BRIEF:
Your answer must contain each line of the listing in which "checks" appears, copied in full.

GIVEN ENTRIES:
From an optimization exercise on the open Yosys and OpenROAD flow, aimed at small area, a short achievable clock period and few clock cycles per item; shortcuts taken in it are not production practice.
RTL that was checked went through simulation tests only; none was proved equivalent to the original.

== v6 ==
Design rational_add_sub_reduce_top, start of the top module:
module rational_add_sub_reduce_top
(
    input  wire logic      aclk,
    input  wire logic      aresetn,
    input  wire logic      s_valid,
    output logic           s_ready,
    input  wire logic [128:0] s_data,    
    output logic           m_valid,
    input  wire logic      m_ready,
    output logic [126:0]   m_data       
);
clock: 10.0 ns
lec_check: 0
abc_area: 1
abc_clock_period_in_ps: 4000
cap_margin: 20
core_margin: 2
core_utilization: 60
cts_cluster_diameter: 120
cts_cluster_size: 20
place_density: 0.7
setup_slack_margin: 5
slew_margin: 20
tns_end_percent: 10
run.sh (not shown) runs the stock make flow with config.mk's settings and CLKGATE_MAP_FILE= SYNTH_SCRIPT=/design/flow/synth_recipe.tcl, a recipe that flattens the netlist after the stock synthesis.
Testbench counts of v6, summed over its fixed seeds: cycles 102,509, items 3,200.
[inputs] v38 vs v6
- a deleted CTS_CLUSTER_DIAMETER that had been 120
- a deleted CTS_CLUSTER_SIZE that had been 20
- a deleted TNS_END_PERCENT that had been 10
Results
v6: no failed stages, no open violations at the end
v38 finished every step from synthesis to the final layout, and the layout passed the timing, design-rule and antenna checks.
Critical path endpoint = b[57]: v38; critical path endpoint = a[18]: v6
Going from v6 to v38, design area grew by a few percent.
Delta (v38 minus v6): wire length went up; share of the clock period used by the worst path shows a reduction of 0.98 points.
Input changes introduced in v30 (baseline for comparison: v38):
- setting CTS_CLUSTER_DIAMETER to 150 for the first time
- setting CTS_CLUSTER_SIZE to 16 for the first time
Findings:
As of v30, wire length of the first global-routing pass had fallen slightly compared to v38.
Initial antenna violation count (higher): v30
Inputs modified between v30 and v15:
- swapping 150 for 100 in CTS_CLUSTER_DIAMETER
- swapping 16 for 24 in CTS_CLUSTER_SIZE
Notes after the runs:
- In the metrics for v15 and v30, the one carrying the lower first-pass detailed-route iteration total is v30.
- Core utilization: v15 vs v30, no meaningful difference
- On non-filler instance count after layout, v15 and v30 are neck and neck.
- Looking at v15 and v30, the worst stage delay on the critical path is a wash.
- Global-route usage, v15 and v30: higher on v30
- The met3 global-route usage of v15 falls short of that of v30 by 0.49 points.
- Against v30, v15 comes in 0.0097 ns higher on final hold slack.
The following lists how v39 was set up differently from v15:
- CTS_CLUSTER_SIZE changed from 24 to 20
- CTS_CLUSTER_DIAMETER changed from 100 to 120
==> run notes <==
Share of cell area taken by multi-input logic gates: v39 higher than v15. In the tables for v15 and v39, clock skew reads lower with v39. Between v15 and v39, the difference in worst path required time is negligible. There was hardly any difference in via count between v15 and v39. Per the comparison of v39 with v15, routed wire length rose 1.2 mm; clock buffer count in the final layout rose about 25%; area overhead of the layout relative to synthesis fell 0.37 points; fraction of standard cell area that is sequential about even.

* * *

rational_add_sub_reduce_top again, from the RTL that the note above started with.
make LEC_CHECK=0 ABC_AREA=1 ABC_CLOCK_PERIOD_IN_PS=4000 CAP_MARGIN=20 CORE_MARGIN=2 CORE_UTILIZATION=60 CTS_CLUSTER_DIAMETER=120 CTS_CLUSTER_SIZE=20 PLACE_DENSITY=0.7 SETUP_SLACK_MARGIN=5 SLEW_MARGIN=20 TNS_END_PERCENT=0 finish   # period 10.0 ns
The baseline completed with no timing, DRC or antenna violations.
Testbench counts at the start, summed over its fixed seeds: cycles 102,509, items 3,200.
Then changed:
ABC_CLOCK_PERIOD_IN_PS = 5500   (was 4000)
TNS_END_PERCENT = unset   (was 0)
The changed run completed without violations.
Count of clock-buffer cells in the layout came out lower by 2.
Non-clock buffer count went up by 8.

* * *

Another version of the RTL of rational_add_sub_reduce_top (not shown whole).
For scale: about 5,100 cells after synthesis, roughly 400 flip-flops, about 260 I/O pins.
==> flow/config.mk <==
export PLATFORM = sky130hd
export DESIGN_NAME = rational_add_sub_reduce_top
export DESIGN_NICKNAME = rational_add_sub_reduce_top
export VERILOG_FILES = /design/flow/design.v
export SDC_FILE = /design/flow/constraint.sdc
export NUM_CORES = 4
export LEC_CHECK = 0
export ABC_CLOCK_PERIOD_IN_PS = 4000
export CAP_MARGIN = 20
export CORE_MARGIN = 2
export CORE_UTILIZATION = 40
export PLACE_DENSITY = 0.6
export SETUP_SLACK_MARGIN = 5
export SLEW_MARGIN = 20
==> flow/constraint.sdc <==
create_clock -name core_clock -period 10.0 [get_ports {aclk}]
set_input_delay 2.0000 -clock core_clock [delete_from_list [all_inputs] [get_ports {aclk}]]
set_output_delay 2.0000 -clock core_clock [all_outputs]
set_load 0.01 [all_outputs]
==> next run, changes <==
Settings changed: ABC_CLOCK_PERIOD_IN_PS 4000 to not set, SETUP_SLACK_MARGIN 5 to not set.
After rerunning:
- The new run finished with timing, DRC and antenna clean
- sequential cell count is unchanged
- setup slack degrades by 2.0 ns
- clock-buffer cell count came out higher by 4
- utilization came out lower by 2.7 points
No functional check of the RTL was part of any run of this note.

* * *

The RTL this note starts from:
==> flow/design.v <==
`timescale 1ns / 1ps
`default_nettype none
package rasr_pkg;
    localparam int IN_W   = 32;
    localparam int NUM_W  = 64;
    localparam int DEN_W  = 62;
    localparam int MAG_W  = 65;    
    localparam int CNT_W  = 7;
    localparam logic [NUM_W-1:0] NUM_MAX = {1'b0, {(NUM_W-1){1'b1}}};
    localparam logic [DEN_W-1:0] DEN_MAX = {DEN_W{1'b1}};
    typedef struct packed {
        logic                    action;
        logic signed [IN_W-1:0]  a_num;
        logic signed [IN_W-1:0]  a_den;
        logic signed [IN_W-1:0]  b_num;
        logic signed [IN_W-1:0]  b_den;
    } in_item_t;
    typedef struct packed {
        logic signed [NUM_W-1:0] res_num;
        logic [DEN_W-1:0]        res_den;
        logic                    den_error;
    } out_item_t;
    typedef enum logic [3:0] {
        CMD_NONE,
        CMD_LOAD,       
        CMD_MUL,        
        CMD_SUM,        
        CMD_GINIT,      
        CMD_GSTEP,      
        CMD_DINIT,      
        CMD_DSTEP,      
        CMD_DNEXT,      
        CMD_FINAL       
    } cmd_t;
    typedef struct packed {
        logic zero_den;    
        logic zero_num;    
        logic gcd_done;    
        logic div_done;    
    } status_t;
endpackage
`default_nettype wire
`timescale 1ns / 1ps
`default_nettype none
module rational_add_sub_reduce_top
(
    input  wire logic      aclk,
    input  wire logic      aresetn,
    input  wire logic      s_valid,
    output logic           s_ready,
    input  wire logic [128:0] s_data,    
    output logic           m_valid,
    input  wire logic      m_ready,
    output logic [126:0]   m_data       
);
    localparam logic [1:0] M_IDLE = 2'd0, M_RUN = 2'd1, M_DONE = 2'd2;
    logic [1:0]  mstate;
    logic [3:0]  mcnt;
    logic [33:0] mn_hi, md_hi;   
    logic [31:0] mn_lo, md_lo;   
    logic [31:0] x_an, x_bn, x_ad;
    logic [2:0]  dbd, dad;       
    logic        f1, f2;         
    logic        mzden;          
    function automatic logic [2:0] booth_dec(input logic y1, input logic y0,
                                             input logic yp, input logic flip);
        booth_dec[0] = y0 ^ yp;
        booth_dec[1] = (y1 & ~y0 & ~yp) | (~y1 & y0 & yp);
        booth_dec[2] = y1 ^ flip;
    endfunction
    function automatic logic [35:0] booth_pp(input logic [31:0] x, input logic [2:0] d);
        logic [35:0] m;
        m = d[0] ? {{4{x[31]}}, x} : (d[1] ? {{3{x[31]}}, x, 1'b0} : 36'd0);
        booth_pp = d[2] ? ~m : m;
    endfunction
    wire [35:0] pp1 = booth_pp(x_an, dbd);
    wire [35:0] pp2 = booth_pp(x_bn, dad);
    wire [35:0] pp3 = booth_pp(x_ad, dbd);
    wire [35:0] acc_n = {{2{mn_hi[33]}}, mn_hi};
    wire [35:0] acc_d = {{2{md_hi[33]}}, md_hi};
    wire [35:0] cs_s = acc_n ^ pp1 ^ pp2;
    wire [35:0] cs_c = {(acc_n[34:0] & pp1[34:0]) | (acc_n[34:0] & pp2[34:0]) | (pp1[34:0] & pp2[34:0]), dad[2]};
    wire [35:0] sum_n = cs_s + cs_c + {35'd0, dbd[2]};
    wire [35:0] sum_d = acc_d + pp3 + {35'd0, dbd[2]};
    wire ld;     
    always_ff @(posedge aclk) begin
        if (!aresetn) begin
            mstate <= M_IDLE;
        end else begin
            case (mstate)
                M_IDLE: if (s_valid) mstate <= M_RUN;
                M_RUN:  if (mcnt == 4'd15) mstate <= M_DONE;
                M_DONE: if (ld) mstate <= M_IDLE;
                default: mstate <= M_IDLE;
            endcase
        end
    end
    always_ff @(posedge aclk) begin
        case (mstate)
            M_IDLE: begin
                mcnt  <= 4'd0;
                mn_hi <= 34'd0;
                md_hi <= 34'd0;
                mn_lo <= s_data[31:0];       
                md_lo <= s_data[95:64];      
                x_an  <= s_data[127:96];
                x_bn  <= s_data[63:32];
                x_ad  <= s_data[95:64];
                f1    <= s_data[95] ^ s_data[31];
                f2    <= s_data[95] ^ s_data[31] ^ s_data[128];
                dbd   <= booth_dec(s_data[1], s_data[0], 1'b0, s_data[95] ^ s_data[31]);
                dad   <= booth_dec(s_data[65], s_data[64], 1'b0, s_data[95] ^ s_data[31] ^ s_data[128]);
                mzden <= (s_data[95:64] == 32'd0) || (s_data[31:0] == 32'd0);
            end
            M_RUN: begin
                mcnt  <= mcnt + 4'd1;
                mn_hi <= sum_n[35:2];
                mn_lo <= {sum_n[1:0], mn_lo[31:2]};
                md_hi <= sum_d[35:2];
                md_lo <= {sum_d[1:0], md_lo[31:2]};
                dbd   <= booth_dec(mn_lo[3], mn_lo[2], mn_lo[1], f1);
                dad   <= booth_dec(md_lo[3], md_lo[2], md_lo[1], f2);
            end
            default: ;
        endcase
    end
    localparam logic [1:0] L_IDLE = 2'd0, L_INIT = 2'd1, L_LOOP = 2'd2, L_HALF2 = 2'd3;
    logic [1:0]  lstate;
    logic [63:0] a, b;           
    logic [63:0] ca1, cb1;       
    logic [61:0] ca2, cb2;       
    logic        nsign;          
    logic        zden;           
    logic [2:0]  hs;             
    wire        new_neg = mn_hi[33] && !mzden;
    wire        new_bz  = mzden || ({mn_hi, mn_lo} == 66'd0);
    wire [64:0] s1 = {1'b0, b} - {1'b0, a};    
    wire [63:0] s2 = a - b;                    
    wire        b_lt_a = s1[64];
    logic       bz;              
    wire        ab_eq = (a == b);
    function automatic logic [2:0] tz7(input logic [6:0] v);
        tz7 = v[0] ? 3'd0 : v[1] ? 3'd1 : v[2] ? 3'd2 : v[3] ? 3'd3 :
              v[4] ? 3'd4 : v[5] ? 3'd5 : v[6] ? 3'd6 : 3'd7;
    endfunction
    wire in_loop = (lstate == L_LOOP) && !bz;
    wire k_half  = in_loop && !a[0] && !b[0];
    wire k_swap  = in_loop && !a[0] &&  b[0];
    wire k_shb   = in_loop &&  a[0] && !b[0];
    wire k_sub   = in_loop &&  a[0] &&  b[0];
    wire k_half2 = (lstate == L_HALF2);
    wire k_ineg  = (lstate == L_INIT);
    logic [2:0]  sh;
    logic [63:0] xsrc;
    always_comb begin
        sh   = 3'd0;
        xsrc = b;
        if (k_sub) begin
            sh   = tz7(s1[6:0]);
            xsrc = b_lt_a ? s2 : s1[63:0];
        end else if (k_shb) begin
            sh   = tz7(b[6:0]);
            xsrc = b;
        end else if (k_swap) begin
            sh   = tz7(a[6:0]);
            xsrc = a;
        end else if (k_half) begin
            sh   = tz7(a[6:0] | b[6:0]);
            xsrc = a;
        end else if (k_half2) begin
            sh   = hs;
            xsrc = a;
        end else if (k_ineg) begin
            sh   = 3'd0;
            xsrc = s2;
        end
    end
    wire [63:0] bsh = xsrc >> sh;
    wire        take_ca = (k_sub && b_lt_a) || k_swap;
    wire [63:0] ysrc1 = take_ca ? ca1 : cb1;
    wire [61:0] ysrc2 = take_ca ? ca2 : cb2;
    wire [63:0] cbsh1 = ysrc1 << sh;
    wire [61:0] cbsh2 = ysrc2 << sh;
    wire [63:0] csum1 = ca1 + cb1;
    wire [61:0] csum2 = ca2 + cb2;
    wire done_out = (lstate == L_LOOP) && bz;    
    assign ld = (mstate == M_DONE) && ((lstate == L_IDLE) || (done_out && m_ready));
    always_ff @(posedge aclk) begin
        if (!aresetn) begin
            lstate <= L_IDLE;
        end else if (ld) begin
            lstate <= new_neg ? L_INIT : L_LOOP;
        end else begin
            case (lstate)
                L_INIT:  lstate <= L_LOOP;
                L_LOOP:  if (bz) begin
                             if (m_ready) lstate <= L_IDLE;
                         end else if (k_half) lstate <= L_HALF2;
                L_HALF2: lstate <= L_LOOP;
                default: lstate <= L_IDLE;
            endcase
        end
    end
    always_ff @(posedge aclk) begin
        if (ld) begin
            a     <= {md_hi[31:0], md_lo};
            b     <= mzden ? 64'd0 : {mn_hi[31:0], mn_lo};
            bz    <= new_bz;
            nsign <= new_neg;
            zden  <= mzden;
            ca1   <= new_neg ? 64'd1 : 64'd0;
            ca2   <= 62'd1;
            cb1   <= new_neg ? {64{1'b1}} : 64'd1;
            cb2   <= 62'd0;
        end else if (k_ineg) begin
            b <= bsh;
        end else if (k_sub) begin
            b   <= bsh;
            bz  <= ab_eq;
            if (b_lt_a) a <= b;
            ca1 <= csum1;
            ca2 <= csum2;
            cb1 <= cbsh1;
            cb2 <= cbsh2;
        end else if (k_shb) begin
            b   <= bsh;
            cb1 <= cbsh1;
            cb2 <= cbsh2;
        end else if (k_swap) begin
            a   <= b;
            b   <= bsh;
            ca1 <= nsign ? {64{1'b1}} : 64'd1;    
            ca2 <= 62'd0;
            cb1 <= cbsh1;
            cb2 <= cbsh2;
        end else if (k_half) begin
            a   <= b;
            b   <= bsh;
            hs  <= sh;
        end else if (k_half2) begin
            a <= b;
            b <= bsh;
        end
    end
    assign s_ready = (mstate == M_IDLE);
    assign m_valid = done_out;
    assign m_data  = {ca1, ca2, zden};
endmodule
`default_nettype wire
clock: 10.0 ns
lec_check: 0
abc_clock_period_in_ps: 5000
cap_margin: 20
core_margin: 2
core_utilization: 40
place_density: 0.6
setup_slack_margin: 4
slew_margin: 20
Testbench counts at the start, summed over its fixed seeds: cycles 119,682, items 3,200.
==> next run, changes <==
==> flow/flow/run.sh (new file) <==
#!/bin/bash
# Standard layout, with timing repair aimed below the clock period.
set -euo pipefail
bash standard.sh SETUP_SLACK_MARGIN=5.5 finish > standard_flow.log 2>&1
==> flow/standard.sh (new file) <==
#!/bin/bash
# synth_recipe.tcl (not shown) runs the flow's synth.tcl, then flattens the netlist and writes it again
# the make line also repeats each setting of config.mk as NAME=value (left out here)
make -C /OpenROAD-flow-scripts/flow DESIGN_CONFIG=/design/flow/config.mk WORK_HOME=/design/flow/orfs CLKGATE_MAP_FILE= SYNTH_SCRIPT=/design/flow/synth_recipe.tcl "${@:-finish}"
Settings changed: ABC_CLOCK_PERIOD_IN_PS 5000 to 4000, SETUP_SLACK_MARGIN 4 to not set.
removed: flow/run.sh
The changed run completed with no timing, DRC or antenna violations.
Critical path depth shrinks by 4.
Utilization grows by 4.0 points.
Non-clock buffer count grows by 200.
Wire length grows by 5.8%.
==> next run, changes <==
==> flow/flow/run.sh (replaced) <==
#!/bin/bash
# Standard layout, with timing repair aimed below the clock period.
set -euo pipefail
bash standard.sh SETUP_SLACK_MARGIN=6 finish > standard_flow.log 2>&1
What happened:
- The changed run passed the timing, design-rule and antenna checks
- routed wire length climbs by 11%
- setup slack gains 0.0063 ns
- final cell count rises by 3.1%
- worst hold slack gets better by 0.012 ns
- core utilization increases by 6.9 points
- clock-buffer cell count is lower by 1

static timing again, ports no longer ideal:
The results above use ideal ports. As a check the final layouts listed here were re-extracted and re-timed, cells and wires unchanged.
Step 1, drivers: a clkbuf_16 drives aclk and a buf_2 each remaining input, both assumed.
Step 2 moves the port delays by t, midway between the first and last clock arrival at a register: inputs arrive t later, outputs are due t later. That takes back most of the time a late clock gives input paths.
Three values: ideal ports, drivers, drivers and shift; two values: the first two.
run	t (ns)	setup WS [ns]	worst hold slack (ns)	worst data-port slew with drivers (ns)
v6	0.688	5.038 / 5.000 / 4.313	0.455 / 0.455 / 0.455	0.12
v38	0.733	5.137 / 5.079 / 4.346	0.487 / 0.487 / 0.487	0.13
v30	0.703	5.103 / 5.050 / 4.347	0.477 / 0.477 / 0.477	0.12
v15	0.684	5.107 / 5.064 / 4.379	0.487 / 0.487 / 0.487	0.11
v39	0.688	5.146 / 5.091 / 4.403	0.480 / 0.480 / 0.480	0.12
the first run of note 2	0.675	5.061 / 4.997 / 4.322	0.491 / 0.491 / 0.491	0.12
the second run of note 2	0.688	5.146 / 5.091 / 4.403	0.480 / 0.480 / 0.480	0.12
the first run of note 3	0.722	4.848 / 4.848 / 4.848	0.600 / 0.600 / 0.600	0.10
the second run of note 3	0.745	2.847 / 2.847 / 2.847	0.589 / 0.589 / 0.589	0.07
the first run of note 4	0.730	4.075 / 4.075 / 3.651	0.495 / 0.495 / 0.495	0.12
the second run of note 4	0.750	5.406 / 5.406 / 4.942	0.497 / 0.497 / 0.497	0.09
the third run of note 4	0.771	5.412 / 5.412 / 5.056	0.509 / 0.509 / 0.509	0.12
After both steps setup and hold are still met in every run listed. The setup slack of v38, which loses most, moves by -0.058 ns with the drivers and by -0.791 ns with both steps.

RESULT FOR THIS TASK:
v38 finished every step from synthesis to the final layout, and the layout passed the timing, design-rule and antenna checks.
- The changed run passed the timing, design-rule and antenna checks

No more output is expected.